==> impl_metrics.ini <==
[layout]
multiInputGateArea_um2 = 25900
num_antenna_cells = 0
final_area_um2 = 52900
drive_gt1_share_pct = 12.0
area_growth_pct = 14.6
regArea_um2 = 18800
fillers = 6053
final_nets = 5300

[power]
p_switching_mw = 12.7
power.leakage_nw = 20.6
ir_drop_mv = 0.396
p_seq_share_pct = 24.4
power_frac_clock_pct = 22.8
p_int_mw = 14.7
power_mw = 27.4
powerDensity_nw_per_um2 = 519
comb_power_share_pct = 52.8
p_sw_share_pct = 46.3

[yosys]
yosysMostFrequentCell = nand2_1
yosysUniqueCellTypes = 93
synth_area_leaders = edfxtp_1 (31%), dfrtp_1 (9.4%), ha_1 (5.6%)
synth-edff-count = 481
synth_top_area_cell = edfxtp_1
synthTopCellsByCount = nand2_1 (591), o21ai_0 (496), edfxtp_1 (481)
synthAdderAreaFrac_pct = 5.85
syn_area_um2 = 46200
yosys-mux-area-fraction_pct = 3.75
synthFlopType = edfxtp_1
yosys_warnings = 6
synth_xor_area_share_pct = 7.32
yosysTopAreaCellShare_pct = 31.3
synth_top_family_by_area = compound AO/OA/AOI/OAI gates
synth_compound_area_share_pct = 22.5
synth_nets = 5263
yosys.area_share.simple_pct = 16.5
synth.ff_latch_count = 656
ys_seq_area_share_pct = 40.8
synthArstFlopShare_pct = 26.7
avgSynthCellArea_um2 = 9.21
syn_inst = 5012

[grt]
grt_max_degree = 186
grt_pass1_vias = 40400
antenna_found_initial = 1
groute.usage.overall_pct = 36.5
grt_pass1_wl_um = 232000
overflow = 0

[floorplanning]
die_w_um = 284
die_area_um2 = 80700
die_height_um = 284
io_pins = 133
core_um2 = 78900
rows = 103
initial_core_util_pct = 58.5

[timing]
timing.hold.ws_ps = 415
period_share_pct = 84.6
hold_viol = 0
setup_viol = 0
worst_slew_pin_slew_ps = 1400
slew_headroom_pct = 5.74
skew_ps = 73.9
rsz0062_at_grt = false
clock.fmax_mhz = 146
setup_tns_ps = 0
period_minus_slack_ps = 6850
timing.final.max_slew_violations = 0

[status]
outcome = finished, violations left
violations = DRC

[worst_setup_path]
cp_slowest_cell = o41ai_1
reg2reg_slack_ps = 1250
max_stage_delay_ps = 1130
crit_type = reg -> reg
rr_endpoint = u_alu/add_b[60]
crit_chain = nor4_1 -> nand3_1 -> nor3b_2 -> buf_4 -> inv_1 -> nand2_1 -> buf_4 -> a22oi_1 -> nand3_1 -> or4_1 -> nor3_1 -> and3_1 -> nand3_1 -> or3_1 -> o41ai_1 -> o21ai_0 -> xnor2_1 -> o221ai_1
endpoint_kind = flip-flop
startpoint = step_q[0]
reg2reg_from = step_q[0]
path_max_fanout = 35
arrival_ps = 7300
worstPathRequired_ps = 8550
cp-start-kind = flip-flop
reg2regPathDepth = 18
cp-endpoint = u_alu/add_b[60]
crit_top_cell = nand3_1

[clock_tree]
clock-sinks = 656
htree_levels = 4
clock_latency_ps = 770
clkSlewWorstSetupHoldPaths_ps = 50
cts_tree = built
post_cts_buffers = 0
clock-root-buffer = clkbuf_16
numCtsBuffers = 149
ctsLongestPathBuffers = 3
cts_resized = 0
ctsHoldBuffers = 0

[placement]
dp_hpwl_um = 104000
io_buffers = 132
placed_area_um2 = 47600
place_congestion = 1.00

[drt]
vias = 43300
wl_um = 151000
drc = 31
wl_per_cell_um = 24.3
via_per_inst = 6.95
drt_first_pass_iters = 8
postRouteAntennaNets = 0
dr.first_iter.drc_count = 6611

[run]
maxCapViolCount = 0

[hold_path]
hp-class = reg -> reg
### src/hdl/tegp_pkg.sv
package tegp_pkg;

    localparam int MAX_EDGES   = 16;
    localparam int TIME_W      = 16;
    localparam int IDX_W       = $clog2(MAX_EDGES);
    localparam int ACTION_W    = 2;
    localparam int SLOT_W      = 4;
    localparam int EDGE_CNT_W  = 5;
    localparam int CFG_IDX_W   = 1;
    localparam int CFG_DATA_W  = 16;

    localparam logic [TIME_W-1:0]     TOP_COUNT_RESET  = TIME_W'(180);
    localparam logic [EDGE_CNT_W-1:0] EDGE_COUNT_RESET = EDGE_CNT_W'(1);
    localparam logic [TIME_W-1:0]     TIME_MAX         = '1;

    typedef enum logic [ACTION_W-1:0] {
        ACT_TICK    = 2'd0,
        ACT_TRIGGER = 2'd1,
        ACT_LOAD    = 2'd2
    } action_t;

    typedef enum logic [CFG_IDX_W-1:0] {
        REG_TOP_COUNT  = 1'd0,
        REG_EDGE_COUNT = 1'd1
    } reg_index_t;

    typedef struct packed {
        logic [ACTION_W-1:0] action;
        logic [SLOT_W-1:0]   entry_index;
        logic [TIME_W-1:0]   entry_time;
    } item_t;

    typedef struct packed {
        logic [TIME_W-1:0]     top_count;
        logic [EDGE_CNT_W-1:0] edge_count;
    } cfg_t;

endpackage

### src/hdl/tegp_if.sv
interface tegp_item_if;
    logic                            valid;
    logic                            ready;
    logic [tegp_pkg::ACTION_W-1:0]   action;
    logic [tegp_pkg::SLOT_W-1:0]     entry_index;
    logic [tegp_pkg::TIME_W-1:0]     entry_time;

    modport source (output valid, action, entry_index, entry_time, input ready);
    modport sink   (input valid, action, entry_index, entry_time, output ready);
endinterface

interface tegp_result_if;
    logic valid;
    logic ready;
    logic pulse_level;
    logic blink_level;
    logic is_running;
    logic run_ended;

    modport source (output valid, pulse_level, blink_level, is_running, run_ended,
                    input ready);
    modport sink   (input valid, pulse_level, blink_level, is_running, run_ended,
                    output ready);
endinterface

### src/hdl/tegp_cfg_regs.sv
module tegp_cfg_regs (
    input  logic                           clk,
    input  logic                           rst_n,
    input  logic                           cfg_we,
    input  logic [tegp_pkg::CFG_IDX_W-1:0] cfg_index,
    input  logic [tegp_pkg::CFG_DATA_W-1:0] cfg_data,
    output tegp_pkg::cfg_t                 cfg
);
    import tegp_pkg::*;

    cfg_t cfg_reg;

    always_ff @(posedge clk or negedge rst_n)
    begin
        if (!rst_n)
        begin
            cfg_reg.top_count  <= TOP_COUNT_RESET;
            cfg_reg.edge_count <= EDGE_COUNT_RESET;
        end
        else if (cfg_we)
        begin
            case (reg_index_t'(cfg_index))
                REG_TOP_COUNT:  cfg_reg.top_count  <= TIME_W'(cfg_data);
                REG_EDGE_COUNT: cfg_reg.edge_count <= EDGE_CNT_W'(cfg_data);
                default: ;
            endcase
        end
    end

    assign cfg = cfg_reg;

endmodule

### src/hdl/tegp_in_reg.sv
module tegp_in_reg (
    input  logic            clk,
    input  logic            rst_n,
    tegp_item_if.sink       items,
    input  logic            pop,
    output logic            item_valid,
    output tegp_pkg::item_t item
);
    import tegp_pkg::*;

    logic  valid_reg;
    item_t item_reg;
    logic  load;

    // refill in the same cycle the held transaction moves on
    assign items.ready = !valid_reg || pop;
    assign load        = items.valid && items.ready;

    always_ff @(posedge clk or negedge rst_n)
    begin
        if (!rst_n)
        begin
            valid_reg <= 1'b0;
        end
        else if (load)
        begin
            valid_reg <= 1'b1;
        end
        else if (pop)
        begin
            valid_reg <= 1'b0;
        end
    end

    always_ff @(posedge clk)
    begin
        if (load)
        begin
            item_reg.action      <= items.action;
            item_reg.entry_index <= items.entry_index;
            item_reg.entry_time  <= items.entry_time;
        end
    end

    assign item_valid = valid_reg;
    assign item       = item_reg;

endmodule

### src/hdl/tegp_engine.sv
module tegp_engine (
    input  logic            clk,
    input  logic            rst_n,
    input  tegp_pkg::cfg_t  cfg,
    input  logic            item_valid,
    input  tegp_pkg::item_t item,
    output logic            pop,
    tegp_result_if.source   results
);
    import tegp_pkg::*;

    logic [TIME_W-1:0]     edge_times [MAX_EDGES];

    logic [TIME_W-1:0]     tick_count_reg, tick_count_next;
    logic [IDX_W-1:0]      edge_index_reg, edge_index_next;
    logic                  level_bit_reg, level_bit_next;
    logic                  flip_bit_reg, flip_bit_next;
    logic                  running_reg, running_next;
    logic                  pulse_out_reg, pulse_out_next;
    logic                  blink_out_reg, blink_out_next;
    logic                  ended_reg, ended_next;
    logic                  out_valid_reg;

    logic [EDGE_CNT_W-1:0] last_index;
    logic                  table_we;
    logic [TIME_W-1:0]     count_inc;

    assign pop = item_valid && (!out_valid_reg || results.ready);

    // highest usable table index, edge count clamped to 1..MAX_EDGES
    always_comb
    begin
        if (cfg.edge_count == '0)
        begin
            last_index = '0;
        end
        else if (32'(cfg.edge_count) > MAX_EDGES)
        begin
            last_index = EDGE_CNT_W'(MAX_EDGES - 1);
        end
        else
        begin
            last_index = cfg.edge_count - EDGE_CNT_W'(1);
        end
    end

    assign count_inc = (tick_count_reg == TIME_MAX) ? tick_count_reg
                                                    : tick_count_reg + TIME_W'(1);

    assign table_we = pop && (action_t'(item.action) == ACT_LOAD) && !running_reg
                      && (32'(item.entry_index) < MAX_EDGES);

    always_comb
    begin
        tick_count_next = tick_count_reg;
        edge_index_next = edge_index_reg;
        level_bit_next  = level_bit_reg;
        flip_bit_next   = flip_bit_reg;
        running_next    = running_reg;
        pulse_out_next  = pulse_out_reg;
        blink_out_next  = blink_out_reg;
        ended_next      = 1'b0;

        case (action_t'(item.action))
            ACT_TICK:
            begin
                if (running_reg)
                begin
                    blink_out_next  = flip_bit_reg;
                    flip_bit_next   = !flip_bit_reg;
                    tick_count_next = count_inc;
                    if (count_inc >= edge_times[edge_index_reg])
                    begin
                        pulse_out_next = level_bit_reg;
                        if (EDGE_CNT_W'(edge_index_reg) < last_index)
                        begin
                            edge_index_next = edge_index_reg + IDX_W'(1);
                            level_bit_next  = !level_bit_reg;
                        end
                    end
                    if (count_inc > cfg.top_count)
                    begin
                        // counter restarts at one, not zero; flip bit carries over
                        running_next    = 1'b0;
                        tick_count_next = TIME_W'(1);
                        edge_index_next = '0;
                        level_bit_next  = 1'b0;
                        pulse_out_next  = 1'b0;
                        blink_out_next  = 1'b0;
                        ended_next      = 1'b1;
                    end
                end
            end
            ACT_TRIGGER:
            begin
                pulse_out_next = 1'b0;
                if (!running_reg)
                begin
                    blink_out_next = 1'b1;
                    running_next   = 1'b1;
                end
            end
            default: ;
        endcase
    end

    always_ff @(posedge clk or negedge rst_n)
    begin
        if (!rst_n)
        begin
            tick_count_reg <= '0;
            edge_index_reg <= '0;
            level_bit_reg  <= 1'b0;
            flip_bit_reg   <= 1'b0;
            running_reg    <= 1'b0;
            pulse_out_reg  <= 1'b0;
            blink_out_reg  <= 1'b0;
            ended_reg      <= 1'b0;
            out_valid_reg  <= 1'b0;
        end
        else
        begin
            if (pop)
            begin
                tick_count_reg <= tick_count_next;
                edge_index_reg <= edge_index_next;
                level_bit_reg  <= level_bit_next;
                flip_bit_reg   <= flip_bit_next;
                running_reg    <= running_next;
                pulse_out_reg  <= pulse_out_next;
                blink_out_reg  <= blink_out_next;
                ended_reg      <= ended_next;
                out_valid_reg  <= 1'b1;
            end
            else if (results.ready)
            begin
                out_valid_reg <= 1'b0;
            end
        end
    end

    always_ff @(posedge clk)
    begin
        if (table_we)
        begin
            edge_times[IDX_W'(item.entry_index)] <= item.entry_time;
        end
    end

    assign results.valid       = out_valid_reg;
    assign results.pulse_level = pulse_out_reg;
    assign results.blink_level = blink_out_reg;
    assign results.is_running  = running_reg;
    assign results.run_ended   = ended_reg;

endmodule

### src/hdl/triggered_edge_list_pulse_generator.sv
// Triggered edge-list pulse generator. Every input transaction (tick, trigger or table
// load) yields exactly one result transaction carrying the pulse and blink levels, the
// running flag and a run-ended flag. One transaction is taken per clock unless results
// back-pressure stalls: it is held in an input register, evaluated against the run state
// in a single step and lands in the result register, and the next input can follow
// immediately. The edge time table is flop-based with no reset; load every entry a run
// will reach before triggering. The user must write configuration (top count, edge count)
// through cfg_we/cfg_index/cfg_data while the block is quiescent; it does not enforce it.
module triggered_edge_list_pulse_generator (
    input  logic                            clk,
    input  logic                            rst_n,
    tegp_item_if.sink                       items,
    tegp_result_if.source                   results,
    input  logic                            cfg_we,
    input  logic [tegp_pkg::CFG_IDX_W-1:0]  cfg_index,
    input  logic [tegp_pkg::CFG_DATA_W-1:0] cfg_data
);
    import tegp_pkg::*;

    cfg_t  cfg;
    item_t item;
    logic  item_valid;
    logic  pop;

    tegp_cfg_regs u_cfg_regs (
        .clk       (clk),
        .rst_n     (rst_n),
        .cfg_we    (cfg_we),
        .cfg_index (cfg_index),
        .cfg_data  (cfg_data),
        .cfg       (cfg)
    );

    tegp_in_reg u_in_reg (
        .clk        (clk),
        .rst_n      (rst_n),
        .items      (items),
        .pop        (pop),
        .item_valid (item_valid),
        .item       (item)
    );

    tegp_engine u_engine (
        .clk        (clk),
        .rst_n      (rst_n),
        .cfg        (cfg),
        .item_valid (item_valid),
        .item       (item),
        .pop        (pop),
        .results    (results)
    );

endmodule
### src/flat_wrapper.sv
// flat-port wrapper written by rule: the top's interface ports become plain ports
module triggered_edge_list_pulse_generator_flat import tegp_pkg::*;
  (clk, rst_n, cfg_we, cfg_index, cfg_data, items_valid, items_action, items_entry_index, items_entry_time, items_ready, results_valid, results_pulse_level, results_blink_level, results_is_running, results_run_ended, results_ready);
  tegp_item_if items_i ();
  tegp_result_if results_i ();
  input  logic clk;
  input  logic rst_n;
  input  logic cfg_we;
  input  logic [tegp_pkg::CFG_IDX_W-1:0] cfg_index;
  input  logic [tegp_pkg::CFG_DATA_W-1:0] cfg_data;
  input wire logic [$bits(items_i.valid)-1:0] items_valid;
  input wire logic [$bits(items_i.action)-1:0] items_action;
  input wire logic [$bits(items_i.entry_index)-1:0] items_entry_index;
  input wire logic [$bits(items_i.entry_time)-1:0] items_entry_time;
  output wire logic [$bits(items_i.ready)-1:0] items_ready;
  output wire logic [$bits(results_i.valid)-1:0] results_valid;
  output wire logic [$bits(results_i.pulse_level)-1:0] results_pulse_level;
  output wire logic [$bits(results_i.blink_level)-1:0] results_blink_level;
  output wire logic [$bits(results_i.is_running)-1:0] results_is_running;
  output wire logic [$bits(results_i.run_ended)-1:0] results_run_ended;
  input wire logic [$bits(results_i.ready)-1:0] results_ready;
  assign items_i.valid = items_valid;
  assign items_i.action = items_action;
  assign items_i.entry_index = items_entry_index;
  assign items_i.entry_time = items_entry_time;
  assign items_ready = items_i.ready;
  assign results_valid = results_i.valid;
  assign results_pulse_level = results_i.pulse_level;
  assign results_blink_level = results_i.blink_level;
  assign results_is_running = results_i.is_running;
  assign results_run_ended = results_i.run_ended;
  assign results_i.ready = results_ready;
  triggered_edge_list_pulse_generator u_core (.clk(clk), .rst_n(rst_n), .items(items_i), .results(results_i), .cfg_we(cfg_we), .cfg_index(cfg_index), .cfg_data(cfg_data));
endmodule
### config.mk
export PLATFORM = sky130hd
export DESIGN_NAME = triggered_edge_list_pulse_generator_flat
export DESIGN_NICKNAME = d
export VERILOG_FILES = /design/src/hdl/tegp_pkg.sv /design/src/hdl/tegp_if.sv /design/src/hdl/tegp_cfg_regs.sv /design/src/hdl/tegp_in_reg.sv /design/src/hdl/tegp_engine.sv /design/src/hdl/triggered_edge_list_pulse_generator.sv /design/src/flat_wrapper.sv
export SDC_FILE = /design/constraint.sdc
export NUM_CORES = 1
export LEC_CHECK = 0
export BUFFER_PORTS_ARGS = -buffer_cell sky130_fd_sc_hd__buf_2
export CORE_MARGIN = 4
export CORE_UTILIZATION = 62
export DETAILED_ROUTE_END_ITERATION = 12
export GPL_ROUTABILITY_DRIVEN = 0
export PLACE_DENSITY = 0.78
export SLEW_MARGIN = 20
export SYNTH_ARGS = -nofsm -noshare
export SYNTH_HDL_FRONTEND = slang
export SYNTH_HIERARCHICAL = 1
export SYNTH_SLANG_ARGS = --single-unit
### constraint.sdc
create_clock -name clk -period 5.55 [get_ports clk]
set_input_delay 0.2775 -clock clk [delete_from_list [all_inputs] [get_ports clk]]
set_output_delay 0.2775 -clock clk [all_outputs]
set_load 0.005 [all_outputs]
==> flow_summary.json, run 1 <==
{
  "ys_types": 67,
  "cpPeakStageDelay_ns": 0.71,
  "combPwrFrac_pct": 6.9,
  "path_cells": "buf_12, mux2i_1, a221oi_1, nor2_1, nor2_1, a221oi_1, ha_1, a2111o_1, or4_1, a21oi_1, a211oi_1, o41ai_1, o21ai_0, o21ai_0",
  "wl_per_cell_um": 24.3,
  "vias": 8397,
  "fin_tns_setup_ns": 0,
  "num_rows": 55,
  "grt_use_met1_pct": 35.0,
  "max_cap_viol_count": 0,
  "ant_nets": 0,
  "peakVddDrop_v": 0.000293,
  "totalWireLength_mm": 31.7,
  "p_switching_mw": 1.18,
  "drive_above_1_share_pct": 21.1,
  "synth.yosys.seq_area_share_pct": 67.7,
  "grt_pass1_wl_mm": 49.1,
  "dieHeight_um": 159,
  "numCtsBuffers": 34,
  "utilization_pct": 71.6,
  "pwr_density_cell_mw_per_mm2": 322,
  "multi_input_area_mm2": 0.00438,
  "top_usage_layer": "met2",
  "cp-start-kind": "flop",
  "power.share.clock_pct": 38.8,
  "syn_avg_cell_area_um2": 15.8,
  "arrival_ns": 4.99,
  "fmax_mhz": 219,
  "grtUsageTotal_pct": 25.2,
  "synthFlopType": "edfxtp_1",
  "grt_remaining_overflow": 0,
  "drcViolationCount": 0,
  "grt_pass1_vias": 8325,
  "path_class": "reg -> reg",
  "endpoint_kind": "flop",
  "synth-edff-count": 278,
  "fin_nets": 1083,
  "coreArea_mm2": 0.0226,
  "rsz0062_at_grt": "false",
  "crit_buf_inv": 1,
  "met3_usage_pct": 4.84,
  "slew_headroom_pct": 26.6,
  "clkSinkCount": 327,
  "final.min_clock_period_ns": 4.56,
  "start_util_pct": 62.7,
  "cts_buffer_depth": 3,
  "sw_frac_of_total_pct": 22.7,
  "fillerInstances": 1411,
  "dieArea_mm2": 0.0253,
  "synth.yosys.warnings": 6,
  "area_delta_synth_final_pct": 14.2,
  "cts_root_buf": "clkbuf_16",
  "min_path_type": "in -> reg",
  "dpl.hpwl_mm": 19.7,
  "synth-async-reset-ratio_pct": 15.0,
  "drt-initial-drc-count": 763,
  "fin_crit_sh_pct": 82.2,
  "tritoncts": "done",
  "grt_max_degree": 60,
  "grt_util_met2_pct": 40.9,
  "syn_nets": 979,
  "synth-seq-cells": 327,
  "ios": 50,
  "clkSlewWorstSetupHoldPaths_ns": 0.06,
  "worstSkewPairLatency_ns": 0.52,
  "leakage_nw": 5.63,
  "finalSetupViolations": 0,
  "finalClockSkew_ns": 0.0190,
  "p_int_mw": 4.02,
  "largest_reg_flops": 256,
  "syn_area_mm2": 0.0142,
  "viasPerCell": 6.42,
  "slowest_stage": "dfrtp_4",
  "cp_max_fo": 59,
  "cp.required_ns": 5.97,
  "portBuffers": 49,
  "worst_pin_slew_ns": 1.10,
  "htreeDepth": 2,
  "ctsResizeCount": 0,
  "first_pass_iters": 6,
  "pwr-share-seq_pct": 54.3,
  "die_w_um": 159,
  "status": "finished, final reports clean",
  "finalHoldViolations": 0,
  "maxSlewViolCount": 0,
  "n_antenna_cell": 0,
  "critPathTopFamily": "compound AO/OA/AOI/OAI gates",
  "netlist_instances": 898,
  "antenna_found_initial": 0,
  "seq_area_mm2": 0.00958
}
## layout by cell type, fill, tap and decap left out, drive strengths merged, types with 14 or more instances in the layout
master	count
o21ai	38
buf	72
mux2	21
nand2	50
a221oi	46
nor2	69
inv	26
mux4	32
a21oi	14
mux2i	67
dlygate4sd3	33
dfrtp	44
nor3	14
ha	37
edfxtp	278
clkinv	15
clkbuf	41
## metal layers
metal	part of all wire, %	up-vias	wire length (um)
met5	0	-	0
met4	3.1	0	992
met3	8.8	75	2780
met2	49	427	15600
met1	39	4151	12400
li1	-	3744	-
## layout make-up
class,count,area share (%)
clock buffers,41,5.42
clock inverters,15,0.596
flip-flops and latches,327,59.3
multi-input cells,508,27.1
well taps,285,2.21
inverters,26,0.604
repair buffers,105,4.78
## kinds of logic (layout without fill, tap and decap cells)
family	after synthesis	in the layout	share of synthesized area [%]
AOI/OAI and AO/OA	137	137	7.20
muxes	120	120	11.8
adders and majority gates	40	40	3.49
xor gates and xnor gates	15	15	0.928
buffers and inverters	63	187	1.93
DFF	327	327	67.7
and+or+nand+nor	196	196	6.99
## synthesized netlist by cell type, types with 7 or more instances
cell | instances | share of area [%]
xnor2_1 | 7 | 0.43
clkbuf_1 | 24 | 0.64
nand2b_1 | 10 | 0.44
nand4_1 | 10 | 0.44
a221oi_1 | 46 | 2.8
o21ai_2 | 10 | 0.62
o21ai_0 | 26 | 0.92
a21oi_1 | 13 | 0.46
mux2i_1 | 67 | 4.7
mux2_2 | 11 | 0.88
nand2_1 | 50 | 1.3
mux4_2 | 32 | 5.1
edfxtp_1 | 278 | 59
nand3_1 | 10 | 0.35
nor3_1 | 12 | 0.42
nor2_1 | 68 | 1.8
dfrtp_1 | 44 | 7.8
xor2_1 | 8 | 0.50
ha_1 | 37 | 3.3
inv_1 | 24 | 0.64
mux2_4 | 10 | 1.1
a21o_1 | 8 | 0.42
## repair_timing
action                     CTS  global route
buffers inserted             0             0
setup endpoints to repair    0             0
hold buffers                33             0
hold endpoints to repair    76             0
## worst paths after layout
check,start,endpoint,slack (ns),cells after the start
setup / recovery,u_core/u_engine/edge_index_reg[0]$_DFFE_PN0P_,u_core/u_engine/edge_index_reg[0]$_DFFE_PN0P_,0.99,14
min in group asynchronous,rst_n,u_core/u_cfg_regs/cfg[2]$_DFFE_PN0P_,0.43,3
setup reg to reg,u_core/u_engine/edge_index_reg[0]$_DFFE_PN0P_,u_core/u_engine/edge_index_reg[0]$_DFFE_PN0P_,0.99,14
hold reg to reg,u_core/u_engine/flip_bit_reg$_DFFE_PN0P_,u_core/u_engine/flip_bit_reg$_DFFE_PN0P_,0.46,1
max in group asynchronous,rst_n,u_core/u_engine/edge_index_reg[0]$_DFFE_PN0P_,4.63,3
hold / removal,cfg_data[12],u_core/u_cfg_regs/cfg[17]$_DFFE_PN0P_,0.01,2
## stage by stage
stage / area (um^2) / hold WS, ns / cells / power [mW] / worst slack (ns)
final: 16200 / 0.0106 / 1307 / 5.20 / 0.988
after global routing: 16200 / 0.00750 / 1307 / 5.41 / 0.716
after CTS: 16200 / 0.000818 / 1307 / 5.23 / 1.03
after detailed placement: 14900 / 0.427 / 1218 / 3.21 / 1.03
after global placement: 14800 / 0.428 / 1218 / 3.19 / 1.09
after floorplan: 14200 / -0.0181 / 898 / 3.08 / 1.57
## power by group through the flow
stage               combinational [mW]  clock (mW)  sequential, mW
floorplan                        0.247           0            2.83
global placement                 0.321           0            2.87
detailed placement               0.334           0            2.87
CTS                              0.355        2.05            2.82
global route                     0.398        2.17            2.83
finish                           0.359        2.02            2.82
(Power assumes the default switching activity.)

__________________________________________________

### Task to carry out
From the data above, return every line from the line that has "synthFlopType = edfxtp_1" up to and including the line that has "groute.usage.overall_pct = 36.5", exactly.

### Written solution
synthFlopType = edfxtp_1
yosys_warnings = 6
synth_xor_area_share_pct = 7.32
yosysTopAreaCellShare_pct = 31.3
synth_top_family_by_area = compound AO/OA/AOI/OAI gates
synth_compound_area_share_pct = 22.5
synth_nets = 5263
yosys.area_share.simple_pct = 16.5
synth.ff_latch_count = 656
ys_seq_area_share_pct = 40.8
synthArstFlopShare_pct = 26.7
avgSynthCellArea_um2 = 9.21
syn_inst = 5012

[grt]
grt_max_degree = 186
grt_pass1_vias = 40400
antenna_found_initial = 1
groute.usage.overall_pct = 36.5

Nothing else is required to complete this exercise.